CLIC-dependent internalization of caveolin-1 to lysosomal vacuoles in response to osmotic regulation

Originally thought to be a major endocytic portal, a major function of caveolae is now considered to be a membrane buffer, in which flattening of caveolae protects the plasma membrane from rupture under mechanical stress, such as hypotonic shock. However, the fate of Cav1 in response to hypotonic shock is not known.

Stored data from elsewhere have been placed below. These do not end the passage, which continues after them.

This design comes from an exercise in tuning for a short achievable clock period and few clock cycles per item on the open sky130 flow, not from production work. The RTL was checked by simulation tests, not by an equivalence proof against the original design. Power and IR drop assume default switching activity.

==> inputs of maple <==
==> flow/design.v <==
package rv_pkg;
    typedef logic [32-1:0] word_t;
    typedef logic [$clog2(32)-1:0] reg_addr_t;
    typedef enum logic [2:0] {
        ALU_ADD = 3'd0,
        ALU_SUB = 3'd1,
        ALU_AND = 3'd2,
        ALU_OR  = 3'd3,
        ALU_SLT = 3'd5
    } alu_op_e;
    typedef enum logic [1:0] {
        RES_ALU = 2'd0,
        RES_MEM = 2'd1,
        RES_PC4 = 2'd2
    } result_src_e;
    typedef enum logic [1:0] {
        IMM_I = 2'd0,
        IMM_S = 2'd1,
        IMM_B = 2'd2,
        IMM_J = 2'd3
    } imm_src_e;
    typedef enum logic [1:0] {
        FWD_REG = 2'd0,
        FWD_WB  = 2'd1,
        FWD_MEM = 2'd2
    } fwd_sel_e;
endpackage
`timescale 1ns/1ps
module rv_add #(
    parameter int W = 32
) (
    input  logic [W-1:0] a,
    input  logic [W-1:0] b,
    input  logic         cin,
    output logic [W-1:0] s
);
    localparam int LV = $clog2(W);
    logic [W-1:0] g [LV+1];
    logic [W-1:0] p [LV+1];
    logic [W-1:0] x;
    assign x = a ^ b;
    always_comb begin
        g[0] = a & b;
        p[0] = x;
        g[0][0] = (a[0] & b[0]) | (x[0] & cin);
        for (int l = 0; l < LV; l++) begin
            for (int i = 0; i < W; i++) begin
                if (i >= (1 << l)) begin
                    g[l+1][i] = g[l][i] | (p[l][i] & g[l][i-(1<<l)]);
                    p[l+1][i] = p[l][i] & p[l][i-(1<<l)];
                end else begin
                    g[l+1][i] = g[l][i];
                    p[l+1][i] = p[l][i];
                end
            end
        end
        s[0] = x[0] ^ cin;
        for (int i = 1; i < W; i++) begin
            s[i] = x[i] ^ g[LV][i-1];
        end
    end
endmodule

Here, we show that extended hypotonic shock results in the robust, ubiquitin-independent, CLIC-dependent endocytosis of Cav1 to form large, intracellular, Cav1-positive lysosomal vacuoles that are positive for the lysosomal marker LAMP1 and negative for MVB markers and the acidic lysosome indicator Lysosensor. Cav1 recycles from these lysosomal vacuoles to the plasma membrane upon return to isotonic conditions. Cav1 internalizes not in response to initial cell expansion upon hypotonic shock but rather subsequent reduction of cell volume. Upon hypertonic shock, Cav1 internalization occurs selectively in PC3 cells, that lack caveolae and the caveolar adaptor protein cavin-1, and is inhibited upon cavin-1 reintroduction. CLIC endocytosis of non-caveolar Cav1 to neutral pH lysosomes in response to osmotic regulation defines a novel recycling pathway for Cav1 to enable caveolae membrane buffering function.